“Exactly. Has the trial started yet?”
“They’re picking the jury. Maybe they’ll start it tomorrow. Or the day after.”
“You’ll be one of the first witnesses, I’d say. That right?”
“I’m under subpoena. The prosecutor wants me to tell about the arrest. What I saw.”
“So you’ll be in Albuquerque,” Leaphorn said. “I know you’re on leave but I think you ought to go see the Ji kid. See what he’ll tell you. See if he saw anything.”
“I was planning to do that,” Chee said.
“Unofficially,” Leaphorn said. “Not our case, of course.” There was a pause. “And get that telephone fixed.” Chapter 21
THE ADDRESS LEAPHORN had given him for the Ha residence was in the opposite direction from the Tagert address. But Tagert’s house wasn’t far from the university campus and Chee made the detour. He had a hunch he wanted to check.
It was a single-story, brick-fronted house on the lower end of the middle class?the sort of house history professors can afford if they are frugal with their grocery buying. Chee parked on the street, walked up the empty driveway, and rang the bell. No answer. He rang it four times. Still no answer. Then he walked across the yard and peered through the garage window. It was dirty, but not too dirty for Chee to see a red Corvette parked inside and beyond it a white Oldsmobile sedan.
The Ha residence was neat, standing out for its tidiness in a weed-grown neighborhood which was on the upper end of the lower class. There was no car in the driveway, but as Chee parked his truck at the curb, an elderly blue Chevy sedan pulled up beside the carport. The boy sitting beside the young woman who was driving was Taka Ji.
They started their talking in the driveway, Chee leaning on the sedan door, the boy standing stiffly facing him, and Miss Janice Ha, the driver, standing beside Taka?a silent, disapproving observer.

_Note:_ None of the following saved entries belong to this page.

## config.mk

```make
export PLATFORM = sky130hd
export DESIGN_NAME = bus_frame_parser
export DESIGN_NICKNAME = d
export VERILOG_FILES = /design/src/rtl/bfp_pkg.sv /design/src/rtl/bus_frame_parser.sv /design/src/rtl/bfp_core.sv /design/src/rtl/bfp_skid.sv
export VERILOG_INCLUDE_DIRS = /design/src /design/src/rtl
export SDC_FILE = /design/constraint.sdc
export NUM_CORES = 1
export LEC_CHECK = 0
export ABC_AREA = 1
export BUFFER_PORTS_ARGS = -buffer_cell sky130_fd_sc_hd__buf_4
export CAP_MARGIN = 20
export CORE_ASPECT_RATIO = 0.7
export CORE_UTILIZATION = 64
export DETAILED_ROUTE_END_ITERATION = 10
export PLACE_DENSITY = 0.85
export RECOVER_POWER = 25
export SYNTH_ARGS = -nofsm -noshare
export SYNTH_HDL_FRONTEND = slang
export SYNTH_SLANG_ARGS = --single-unit
```

## constraint.sdc

```tcl
create_clock -name clk -period 12.1 [get_ports clk]
set_input_delay 3.025 -clock clk [delete_from_list [all_inputs] [get_ports clk]]
set_output_delay 3.025 -clock clk [all_outputs]
set_load 0.05 [all_outputs]
```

“I was the officer who made the arrest out there that night,” Chee told the boy. “I saw you driving your father’s car. I was in the police car you met just before you turned off the pavement toward Ship Rock.”

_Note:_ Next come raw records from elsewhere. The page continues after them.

--- config.mk ---
export PLATFORM = sky130hd
export DESIGN_NAME = next_smaller_or_equal_subtract
export DESIGN_NICKNAME = d
export VERILOG_FILES = /design/src/nsoes_pkg.sv /design/src/nsoes_front.sv /design/src/nsoes_queue.sv /design/src/nsoes_back.sv /design/src/next_smaller_or_equal_subtract.sv
export SDC_FILE = /design/constraint.sdc
export NUM_CORES = 1
export LEC_CHECK = 0
export ABC_AREA = 1
export BUFFER_PORTS_ARGS = -buffer_cell sky130_fd_sc_hd__buf_2
export CAP_MARGIN = 30
export CORE_ASPECT_RATIO = 0.7
export CORE_UTILIZATION = 63
export CTS_CLUSTER_DIAMETER = 100
export DETAILED_ROUTE_END_ITERATION = 8
export PLACE_DENSITY = 0.8
export REMOVE_ABC_BUFFERS = 1
export SYNTH_ARGS = -nofsm -noshare
export SYNTH_HDL_FRONTEND = slang
export SYNTH_SLANG_ARGS = --single-unit
--- constraint.sdc ---
create_clock -name i_clk -period 6.7 [get_ports i_clk]
set_clock_uncertainty 0.15 [all_clocks]
set_input_delay 1.34 -clock i_clk [delete_from_list [all_inputs] [get_ports i_clk]]
set_output_delay 1.34 -clock i_clk [all_outputs]
set_load 0.01 [all_outputs]
--- src/nsoes_pkg.sv ---
// Shared constants, payload structs and state encoding for the
// next-smaller-or-equal-subtract block. No dependencies.
package nsoes_pkg;

    localparam int MAX_ITEMS  = 32;  // items per sequence before overflow
    localparam int VALUE_BITS = 16;  // significant bits of an input value

    localparam int IN_VAL_W = 16;
    localparam int POS_W    = 5;
    localparam int ADJ_W    = 16;
    localparam int VAL_W    = (VALUE_BITS < IN_VAL_W) ? VALUE_BITS : IN_VAL_W;

    localparam int FILL_W = $clog2(MAX_ITEMS + 1);
    localparam int ADDR_W = $clog2(MAX_ITEMS);

    localparam int QDEPTH = 4;
    localparam int QPTR_W = $clog2(QDEPTH);
    localparam int QCNT_W = $clog2(QDEPTH + 1);

    localparam int S_TDATA_W = 16;
    localparam int M_TDATA_W = 24;
    localparam int M_TUSER_W = 2;

    // classified input item, front to back
    typedef struct packed {
        logic [VAL_W-1:0] value;
        logic [POS_W-1:0] pos;
        logic             fin;
        logic             ovf;
    } t_item;

    typedef struct packed {
        logic full;
        logic empty;
    } t_qstat;

    // one stack entry
    typedef struct packed {
        logic [POS_W-1:0] pos;
        logic [VAL_W-1:0] val;
    } t_entry;

    typedef struct packed {
        logic [POS_W-1:0] position;
        logic [ADJ_W-1:0] adjusted;
        logic             matched;
        logic             run_end;
        logic             seq_done;
        logic             overflow;
    } t_result;

    typedef enum logic [1:0] {
        S_IDLE,
        S_CMP,
        S_FLUSH
    } t_bstate;

endpackage

--- src/nsoes_front.sv ---
// Input side: accepts stream transactions, counts items of the sequence and
// tags each one with its position and overflow class. Uses nsoes_pkg.
module nsoes_front (
    input  logic                             i_clk,
    input  logic                             i_rst_n,
    input  logic                             i_valid,
    output logic                             o_ready,
    input  logic [nsoes_pkg::IN_VAL_W-1:0]   i_value,
    input  logic                             i_final,
    input  nsoes_pkg::t_qstat                i_qstat,
    output logic                             o_push,
    output nsoes_pkg::t_item                 o_item
);
    import nsoes_pkg::*;

    logic [FILL_W-1:0] r_items, n_items;
    logic              w_ovf;

    assign o_ready = !i_qstat.full;
    assign o_push  = i_valid && o_ready;
    assign w_ovf   = (r_items >= FILL_W'(MAX_ITEMS));

    assign o_item.value = i_value[VAL_W-1:0];
    assign o_item.pos   = POS_W'(r_items);
    assign o_item.fin   = i_final;
    assign o_item.ovf   = w_ovf;

    // a final item closes the sequence; dropped items do not count
    always_comb begin
        n_items = r_items;
        if (o_push) begin
            if (i_final) begin
                n_items = '0;
            end else if (!w_ovf) begin
                n_items = r_items + FILL_W'(1);
            end
        end
    end

    always_ff @(posedge i_clk) begin
        if (!i_rst_n) begin
            r_items <= '0;
        end else begin
            r_items <= n_items;
        end
    end

endmodule

--- src/nsoes_queue.sv ---
// Short FIFO of classified items between the front and back parts.
// Uses nsoes_pkg.
module nsoes_queue (
    input  logic              i_clk,
    input  logic              i_rst_n,
    input  logic              i_push,
    input  nsoes_pkg::t_item  i_item,
    input  logic              i_pop,
    output nsoes_pkg::t_item  o_item,
    output nsoes_pkg::t_qstat o_qstat
);
    import nsoes_pkg::*;

    t_item             r_slot [QDEPTH];
    logic [QPTR_W-1:0] r_wr_ptr;
    logic [QPTR_W-1:0] r_rd_ptr;
    logic [QCNT_W-1:0] r_count;

    assign o_qstat.full  = (r_count == QCNT_W'(QDEPTH));
    assign o_qstat.empty = (r_count == '0);
    assign o_item        = r_slot[r_rd_ptr];

    always_ff @(posedge i_clk) begin
        if (i_push) begin
            r_slot[r_wr_ptr] <= i_item;
        end
    end

    always_ff @(posedge i_clk) begin
        if (!i_rst_n) begin
            r_wr_ptr <= '0;
            r_rd_ptr <= '0;
            r_count  <= '0;
        end else begin
            if (i_push) begin
                r_wr_ptr <= r_wr_ptr + QPTR_W'(1);
            end
            if (i_pop) begin
                r_rd_ptr <= r_rd_ptr + QPTR_W'(1);
            end
            unique case ({i_push, i_pop})
                2'b10:   r_count <= r_count + QCNT_W'(1);
                2'b01:   r_count <= r_count - QCNT_W'(1);
                default: r_count <= r_count;
            endcase
        end
    end

endmodule

--- src/nsoes_back.sv ---
// Execution side: holds the monotonic stack (top entry in registers, the
// rest in a memory), pops and flushes entries, and drives the output
// register. Uses nsoes_pkg.
module nsoes_back (
    input  logic                i_clk,
    input  logic                i_rst_n,
    input  nsoes_pkg::t_qstat   i_qstat,
    input  nsoes_pkg::t_item    i_item,
    output logic                o_pop,
    input  logic                i_out_ready,
    output logic                o_out_valid,
    output nsoes_pkg::t_result  o_result
);
    import nsoes_pkg::*;

    t_bstate           r_state, n_state;
    t_item             r_cur;
    t_entry            r_top, n_top;
    t_entry            r_rd;
    t_entry            r_mem [MAX_ITEMS];
    logic [FILL_W-1:0] r_fill, n_fill;
    logic              r_rd_ok;
    logic              r_out_valid;
    t_result           r_out;

    logic [FILL_W-1:0] w_fill_m1;
    logic [FILL_W-1:0] w_fill_m2;
    logic              w_can_emit;
    logic              w_hit;
    logic              w_more;
    logic              w_emit;
    logic              w_do_pop;
    logic              w_do_push;
    t_result           w_res;

    assign w_fill_m1  = r_fill - FILL_W'(1);
    assign w_fill_m2  = r_fill - FILL_W'(2);
    assign w_can_emit = !r_out_valid || i_out_ready;
    assign w_hit      = (r_fill != '0) && (r_top.val >= r_cur.value);
    assign w_more     = (r_fill > FILL_W'(1)) && (r_rd.val >= r_cur.value);

    assign o_out_valid = r_out_valid;
    assign o_result    = r_out;

    // next state
    always_comb begin
        n_state = r_state;
        unique case (r_state)
            S_IDLE: begin
                if (!i_qstat.empty) begin
                    n_state = S_CMP;
                end
            end
            S_CMP: begin
                if (r_cur.ovf) begin
                    if (r_cur.fin) begin
                        n_state = S_FLUSH;
                    end else if (w_can_emit) begin
                        n_state = S_IDLE;
                    end
                end else if (!w_hit) begin
                    n_state = r_cur.fin ? S_FLUSH : S_IDLE;
                end
            end
            S_FLUSH: begin
                if (r_fill == '0) begin
                    n_state = S_IDLE;
                end else if (w_can_emit && r_rd_ok && (r_fill == FILL_W'(1))) begin
                    n_state = S_IDLE;
                end
            end
            default: n_state = S_IDLE;
        endcase
    end

    // outputs of the sequencer
    always_comb begin
        o_pop     = 1'b0;
        w_emit    = 1'b0;
        w_do_pop  = 1'b0;
        w_do_push = 1'b0;
        w_res     = '0;
        unique case (r_state)
            S_IDLE: begin
                o_pop = !i_qstat.empty;
            end
            S_CMP: begin
                if (r_cur.ovf) begin
                    if (!r_cur.fin) begin
                        w_emit         = w_can_emit;
                        w_res.overflow = 1'b1;
                        w_res.run_end  = 1'b1;
                    end
                end else if (w_hit) begin
                    w_emit         = w_can_emit && r_rd_ok;
                    w_do_pop       = w_emit;
                    w_res.position = r_top.pos;
                    w_res.adjusted = ADJ_W'(r_top.val - r_cur.value);
                    w_res.matched  = 1'b1;
                    w_res.run_end  = !r_cur.fin && !w_more;
                end else begin
                    w_do_push = (r_fill < FILL_W'(MAX_ITEMS));
                end
            end
            S_FLUSH: begin
                w_emit         = (r_fill != '0) && w_can_emit && r_rd_ok;
                w_do_pop       = w_emit;
                w_res.position = r_top.pos;
                w_res.adjusted = ADJ_W'(r_top.val);
                w_res.overflow = r_cur.ovf;
                w_res.run_end  = (r_fill == FILL_W'(1));
                w_res.seq_done = (r_fill == FILL_W'(1));
            end
            default: begin
                o_pop = 1'b0;
            end
        endcase
    end

    // stack pointer and top entry
    always_comb begin
        n_fill = r_fill;
        n_top  = r_top;
        if (w_do_pop) begin
            n_fill = w_fill_m1;
            n_top  = r_rd;
        end else if (w_do_push) begin
            n_fill    = r_fill + FILL_W'(1);
            n_top.pos = r_cur.pos;
            n_top.val = r_cur.value;
        end
    end

    // stack memory: old top moves down on push; read the entry below the top
    always_ff @(posedge i_clk) begin
        if (w_do_push && (r_fill != '0)) begin
            r_mem[w_fill_m1[ADDR_W-1:0]] <= r_top;
        end
        r_rd <= r_mem[w_fill_m2[ADDR_W-1:0]];
    end

    always_ff @(posedge i_clk) begin
        r_top <= n_top;
        if (o_pop) begin
            r_cur <= i_item;
        end
        if (w_emit) begin
            r_out <= w_res;
        end
    end

    always_ff @(posedge i_clk) begin
        if (!i_rst_n) begin
            r_state     <= S_IDLE;
            r_fill      <= '0;
            r_rd_ok     <= 1'b1;
            r_out_valid <= 1'b0;
        end else begin
            r_state <= n_state;
            r_fill  <= n_fill;
            // read data belongs to the entry below the top only once the pointer has stopped changing
            r_rd_ok <= (n_fill == r_fill);
            if (w_emit) begin
                r_out_valid <= 1'b1;
            end else if (i_out_ready) begin
                r_out_valid <= 1'b0;
            end
        end
    end

endmodule

--- src/next_smaller_or_equal_subtract.sv ---
// Top level of the next-smaller-or-equal-subtract block: front classifier,
// item queue and stack engine. Uses nsoes_pkg, nsoes_front, nsoes_queue,
// nsoes_back.
//
//  channel   direction  tdata (low bit up)                  tlast     tuser
//  --------  ---------  ----------------------------------  --------  ----------------------
//  s (in)    slave      value[15:0]                         final     -
//  m (out)   master     position[4:0] adjusted[20:5]        run_end   seq_done[0]
//                       matched[21] zero[23:22]                       overflow[1]
//
// Flow: the front takes one transaction per cycle into a four-deep queue
// while the queue has room. The stack engine dequeues an item in S_IDLE
// and compares and pushes it in S_CMP. Each result after the first of a
// step waits for the registered read of the next stack entry from memory.
// A final item then flushes the remaining entries one by one in S_FLUSH.
// Reset (synchronous, active low) empties queue, stack and item count.
// A stalled master side holds one result in the output register while the
// engine keeps going until it needs to emit again; the front stalls only on
// a full queue.
module next_smaller_or_equal_subtract (
    input  logic                               i_clk,
    input  logic                               i_rst_n,
    input  logic                               i_s_tvalid,
    output logic                               o_s_tready,
    input  logic [nsoes_pkg::S_TDATA_W-1:0]    i_s_tdata,   // value[15:0]
    input  logic                               i_s_tlast,   // final item
    output logic                               o_m_tvalid,
    input  logic                               i_m_tready,
    output logic [nsoes_pkg::M_TDATA_W-1:0]    o_m_tdata,   // position, adjusted, matched
    output logic                               o_m_tlast,   // run_end
    output logic [nsoes_pkg::M_TUSER_W-1:0]    o_m_tuser    // seq_done, overflow
);
    import nsoes_pkg::*;

    t_qstat  w_qstat;
    t_item   w_in_item;
    t_item   w_q_item;
    logic    w_push;
    logic    w_pop;
    t_result w_res;

    // classify and count incoming items
    nsoes_front u_front (
        .i_clk   (i_clk),
        .i_rst_n (i_rst_n),
        .i_valid (i_s_tvalid),
        .o_ready (o_s_tready),
        .i_value (i_s_tdata[IN_VAL_W-1:0]),
        .i_final (i_s_tlast),
        .i_qstat (w_qstat),
        .o_push  (w_push),
        .o_item  (w_in_item)
    );

    // decouple front and stack engine
    nsoes_queue u_queue (
        .i_clk   (i_clk),
        .i_rst_n (i_rst_n),
        .i_push  (w_push),
        .i_item  (w_in_item),
        .i_pop   (w_pop),
        .o_item  (w_q_item),
        .o_qstat (w_qstat)
    );

    // pop, push and flush the stack; own the output register
    nsoes_back u_back (
        .i_clk       (i_clk),
        .i_rst_n     (i_rst_n),
        .i_qstat     (w_qstat),
        .i_item      (w_q_item),
        .o_pop       (w_pop),
        .i_out_ready (i_m_tready),
        .o_out_valid (o_m_tvalid),
        .o_result    (w_res)
    );

    // pack result fields onto the master side
    assign o_m_tdata = {{(M_TDATA_W - POS_W - ADJ_W - 1){1'b0}},
                        w_res.matched, w_res.adjusted, w_res.position};
    assign o_m_tlast = w_res.run_end;
    assign o_m_tuser = {w_res.overflow, w_res.seq_done};

    // the end of a sequence always closes the run of its input
    a_done_ends_run: assert property (@(posedge i_clk) disable iff (!i_rst_n)
        (o_m_tvalid && o_m_tuser[0]) |-> o_m_tlast)
        else $error("sequence end without run end");

    // a dropped item never reports a match
    a_ovf_unmatched: assert property (@(posedge i_clk) disable iff (!i_rst_n)
        (o_m_tvalid && o_m_tuser[1]) |-> !o_m_tdata[POS_W + ADJ_W])
        else $error("overflow result marked as matched");

    // the engine dequeues only from a non-empty queue
    a_no_underflow: assert property (@(posedge i_clk) disable iff (!i_rst_n)
        w_pop |-> !w_qstat.empty)
        else $error("queue read while empty");

    // a full queue that is not read does not turn empty
    a_no_overrun: assert property (@(posedge i_clk) disable iff (!i_rst_n)
        (w_qstat.full && !w_pop) |=> !(w_qstat.empty))
        else $error("queue state lost");

endmodule

==> results.sh, run 1 <==
export IMPL_outcome="finished, final reports clean"
export IMPL_finalMaxSlewViolations=0
export IMPL_hpwlAfterDp_um=53800
export IMPL_synth_cell_types=47
export IMPL_clock_sinks=877
export IMPL_drc=0
export IMPL_critPathCaptureType="flip-flop"
export IMPL_overflow=0
export IMPL_io_pins=50
export IMPL_wire_per_inst_um=26.8
export IMPL_r2r_slack_ps=2260
export IMPL_vias_per_cell=6.76
export IMPL_cp_common_cell="nand2_1"
export IMPL_die_height_um=200
export IMPL_rr_worst_depth=13
export IMPL_n_fill_cell=3472
export IMPL_clkPwrFrac_pct=23.3
export IMPL_root_buffer="clkbuf_16"
export IMPL_initial_core_util_pct=64.0
export IMPL_numCtsBuffers=77
export IMPL_peakVddDrop_mv=0.492
export IMPL_gp_congestion=0.943
export IMPL_track_usage_pct=33.4
export IMPL_clk_latency_ps=640
export IMPL_tightest_slew_ps=1340
export IMPL_rows=72
export IMPL_synth_edf_count=833
export IMPL_yosysSeqAreaShare_pct=73.2
export IMPL_hold_viol_final=0
export IMPL_report_power_total_uw=18700
export IMPL_cts_tree="yes"
export IMPL_setup_viol=0
export IMPL_required_ps=6840
export IMPL_crit_chain="ha_1, nand2_1, nand2_1, a21oi_2, nand3_2, nand2_2, nand2_4, nand2_2, nand3_2, inv_2, nand2_1, nor2_2, buf_4"
export IMPL_fin_setup_tns_ps=0
export IMPL_syn2layout_area_growth_pct=10.9
export IMPL_critPathArrivalTime_ps=4580
export IMPL_ant_nets=0
export IMPL_cts_resized=0
export IMPL_critPathSlowestCell="edfxtp_1"
export IMPL_holdPathEnd="u_queue.r_count[1]$_SDFFE_PN0P_"
export IMPL_cp_buffers_inverters=2
export IMPL_holdPathStages=2
export IMPL_final_common_cell="edfxtp_1"
export IMPL_syn_inst=2724
export IMPL_powerDensity_nw_per_um2=478
export IMPL_path_delay_family="simple AND/OR/NAND/NOR gates"
export IMPL_fmax_ghz=0.225
export IMPL_drt_initial_drc_count=3848
export IMPL_cts_setup_buffers=0
export IMPL_via_count=24059
export IMPL_rsz0062_at_grt="no"
export IMPL_crit_type="flip-flop to flip-flop"
export IMPL_cap_violations=0
export IMPL_cts_hold_buffers_added=0
export IMPL_start_kind="flip-flop"
export IMPL_switching_share_pct=39.5
export IMPL_r2r_end="u_back.r_mem[12][7]$_DFFE_PP_"
export IMPL_regToRegStartpoint="u_back.r_top[5]$_DFFE_PP_"
export IMPL_coreArea_sq_um=55300
export IMPL_dieArea_sq_um=57100
export IMPL_synth_async_reset_ratio_pct=0
export IMPL_port_buffer_count=47
export IMPL_avgSynthCellArea_sq_um=13.0
export IMPL_wl_um=95300
export IMPL_p_leak_uw=0.0132
export IMPL_grt_start_max_net_pins=276
export IMPL_clk_pin_slew_ps=60
export IMPL_synth_warning_count=0
export IMPL_layout_min_cycle_time_ps=4440
export IMPL_worstHoldPathType="flip-flop to flip-flop"
export IMPL_drt_pass1_iter_count=6
export IMPL_grt_pass1_vias=23144
export IMPL_drive_gt1_share_pct=10.7
export IMPL_p_sw_uw=7400
export IMPL_synthFlopType="edfxtp_1"
export IMPL_cts_buffer_depth=3
export IMPL_crit_start="u_back.r_top[5]$_DFFE_PP_"
export IMPL_synth_seq_cells=877
export IMPL_grt_pass1_wl_um=141000
export IMPL_max_slew_margin_rel_pct=10.6
export IMPL_crit_path_max_incr_delay_ps=1010
export IMPL_grt_antenna_before_repair=4
export IMPL_htree_levels=3
export IMPL_sequentialPowerShare_pct=39.5
export IMPL_finalCritPeriodShare_pct=66.3
export IMPL_hp_start="u_queue.r_count[1]$_SDFFE_PN0P_"
export IMPL_p_int_uw=11300
export IMPL_cp_max_fo=34
export IMPL_die_w_um=285
export IMPL_p_comb_share_pct=37.2
export IMPL_nets=2826
export IMPL_syn_area_sq_um=35400
export IMPL_layout_common_cells="edfxtp_1 (833), nor2_1 (446), o21ai_0 (411)"
## synthesized netlist by cell type (2+ instances only)
| cell type | number | area share, % |
|---|---|---|
| buf_4 | 14 | 0.30 |
| nor3_1 | 8 | 0.11 |
| ha_1 | 51 | 1.8 |
| xnor2_1 | 5 | 0.12 |
| a21oi_1 | 57 | 0.81 |
| nand3_1 | 96 | 1.4 |
| o21ai_0 | 411 | 5.8 |
| or2_2 | 2 | 0.035 |
| xor2_1 | 11 | 0.27 |
| inv_2 | 7 | 0.074 |
| clkbuf_1 | 111 | 1.2 |
| nand2_1 | 175 | 1.9 |
| nor3_2 | 3 | 0.085 |
| nor4_1 | 4 | 0.071 |
| fa_1 | 2 | 0.11 |
| o21ai_1 | 23 | 0.33 |
| o211ai_1 | 12 | 0.25 |
| buf_2 | 42 | 0.59 |
| buf_6 | 2 | 0.064 |
| and2_1 | 2 | 0.035 |
| nand3_2 | 4 | 0.11 |
| a31oi_1 | 14 | 0.25 |
| nand4_1 | 5 | 0.088 |
| o221ai_1 | 144 | 3.6 |
| inv_1 | 84 | 0.89 |
| nor2_1 | 478 | 5.1 |
| o21a_1 | 9 | 0.19 |
| dfxtp_1 | 44 | 2.5 |
| nand2_2 | 5 | 0.088 |
| o22ai_1 | 48 | 0.85 |
| edfxtp_1 | 833 | 71 |
| nand2_4 | 3 | 0.095 |
## layer usage
metal | track usage, % | vias to the layer above | share of wire, %
met3 | 8.08 | 256 | 15
met2 | 47.8 | 1926 | 43
li1 | - | 10175 | -
met5 | 0 | - | 0.014
met1 | 50.3 | 11700 | 38
met4 | 12.5 | 2 | 3.7
## sequential cells by signal, summed over array words and instances, names as in the netlist, 3 cells and up
signal,flops
u_back.r_mem,672
u_queue.r_slot,92
u_back.o_result,25
u_back.r_cur,23
u_back.r_rd,21
u_back.r_top,21
u_back.r_fill,6
u_front.r_items,6
u_queue.r_count,3
## how the worst max path moves through the flow
stage / end / slack (ps) / depth (start not counted)
global route: u_back.r_mem[12][9]$_DFFE_PP_ / 1980 / 13
floorplan: u_back.r_mem[11][0]$_DFFE_PP_ / -7440 / 6
finish: u_back.r_mem[12][7]$_DFFE_PP_ / 2260 / 13
global placement: u_back.r_mem[12][4]$_DFFE_PP_ / 2360 / 16
detailed placement: u_back.r_mem[12][4]$_DFFE_PP_ / 2330 / 13
CTS: u_back.r_mem[12][4]$_DFFE_PP_ / 2290 / 13
## worst register-to-register path, stage by stage, from the launching register on
cell      delay (ps)
edfxtp_1        1010
ha_1             440
nand2_1          100
nand2_1           70
a21oi_2          220
nand3_2          100
nand2_2           90
nand2_4           70
nand2_2          140
nand3_2          210
inv_2            160
nand2_1          270
nor2_2           620
buf_4            440
## logic make-up (layout without fill, tap and decap cells)
| group | count (synthesis) | after routing | synth area share [%] |
|---|---|---|---|
| and+or+nand+nor | 789 | 789 | 9.12 |
| DFF | 877 | 877 | 73.2 |
| other | 1 | 4 | 0.0106 |
| xor gates and xnor gates | 17 | 17 | 0.442 |
| adders and majority gates | 53 | 53 | 1.92 |
| AOI/OAI and AO/OA | 723 | 723 | 12.2 |
| buffers and inverters | 264 | 354 | 3.15 |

Taka Ji simply looked at him.
“Now we know some more,” Chee said. “We know you’re the one who painted those rocks. It might help us catch the man who shot your father if you tell me what you saw.”

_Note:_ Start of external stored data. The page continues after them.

### config.mk
export PLATFORM = sky130hd
export DESIGN_NAME = tga_pixel_stream_decoder_unit
export DESIGN_NICKNAME = d
export VERILOG_FILES = /design/src/rtl/core/tpsd_pkg.sv /design/src/rtl/core/tpsd_front.sv /design/src/rtl/core/tpsd_queue.sv /design/src/rtl/core/tpsd_back.sv /design/src/rtl/core/tga_pixel_stream_decoder_unit.sv
export SDC_FILE = /design/constraint.sdc
export NUM_CORES = 1
export LEC_CHECK = 0
export BUFFER_PORTS_ARGS = -buffer_cell sky130_fd_sc_hd__buf_2
export CAP_MARGIN = 20
export CELL_PAD_IN_SITES_DETAIL_PLACEMENT = 0
export CELL_PAD_IN_SITES_GLOBAL_PLACEMENT = 2
export CORE_ASPECT_RATIO = 1.25
export CORE_MARGIN = 8
export CORE_UTILIZATION = 35
export CTS_CLUSTER_DIAMETER = 150
export DETAILED_ROUTE_END_ITERATION = 6
export PLACE_DENSITY = 0.82
export RECOVER_POWER = 100
export SLEW_MARGIN = 40
export SYNTH_ARGS = -nofsm -noshare
export SYNTH_HDL_FRONTEND = slang
export SYNTH_SLANG_ARGS = --single-unit
### constraint.sdc
create_clock -name clock -period 6.34 [get_ports clock]
set_clock_uncertainty 0.05 [all_clocks]
set_input_delay 0.634 -clock clock [delete_from_list [all_inputs] [get_ports clock]]
set_output_delay 0.634 -clock clock [all_outputs]
set_load 0.1 [all_outputs]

Janice Ha put her hand on the boy’s shoulder. “I think we should go inside,” she said.
The front room of the house was almost as small as Chee’s own cramped lodgings?but there was space in it, between the two front windows, for a shrine. The shrine featured a foot-tall plaster statue of the Blessed Virgin in her traditional blue-and-white robes looking down serenely at two small candles and two small pots of chrysanthemums. A woman who reminded Chee of a smaller, slightly older, and female version of Colonel Ji was sitting on the sofa beside it.
She was Thuy Ha, and she bowed deeply to Chee when Janice Ha introduced him.
“Taka’s father was my mother’s younger brother,” Janice Ha explained. “Her English is not yet good. It was a long time before we could get her released by the Communists. She joined us only last year.”
“I hate to intrude at this bad time,” Chee said. He looked at Taka Ji. “But I think Mr. Ji here might be able to help us.”
Janice spoke to the woman?translating Chee presumed?and Thuy Ha said something in response. “She said he will help you any way he can,” Janice Ha said.
The older woman spoke again, a longer statement this time. The girl responded briefly and the older woman responded. Her voice sounded angry.
“Mrs. Ha asked me to tell you that the Communists killed Colonel Ji,” Janice Ha said. She looked embarrassed. “She said I should tell you Colonel Ji worked faithfully for the Americans, and made many enemies because of that, and the Communists sent someone all the way over here to America just to kill him.”
The woman was watching Chee intently.
“Would you ask her if she knows who might have done it?”
Janice Ha translated. Mrs. Ha spoke a single word.
“Communists,” Janice Ha said.
Taka Ji broke the brief silence that followed that.
“I didn’t see very much,” he said. “It was getting dark, and the storm was coming.”
“Just tell me what you saw,” Chee said.
First he had heard a car. He had climbed down from the ladder and was sitting on the sand beside it, looking at the blown-up photograph of the rocks, deciding exactly where he should add the next section of paint. He had heard the engine of a vehicle, revving up, driving in very low gear, coming in closer to this formation than vehicles usually come. He had folded up the ladder and put it out of sight. Then he had hidden himself. But after a while he heard voices, and he climbed up to where he could see what was going on.
“There were three people. They had left the truck, or whatever it was, parked back behind some of those junipers on the slope. I could just see the roof. And three of them were walking toward the formation. Not toward me, but more toward the west. At first I thought it was one man and two women because one was larger than the other two. But then I saw when they got a little closer that one of them was a real thin old man.”
“Ashie Pinto?”
“Yes,” Taka Ji said. “I saw his picture in the Farmington Times that Sunday, after he was arrested. It looked like the man who killed the policeman.”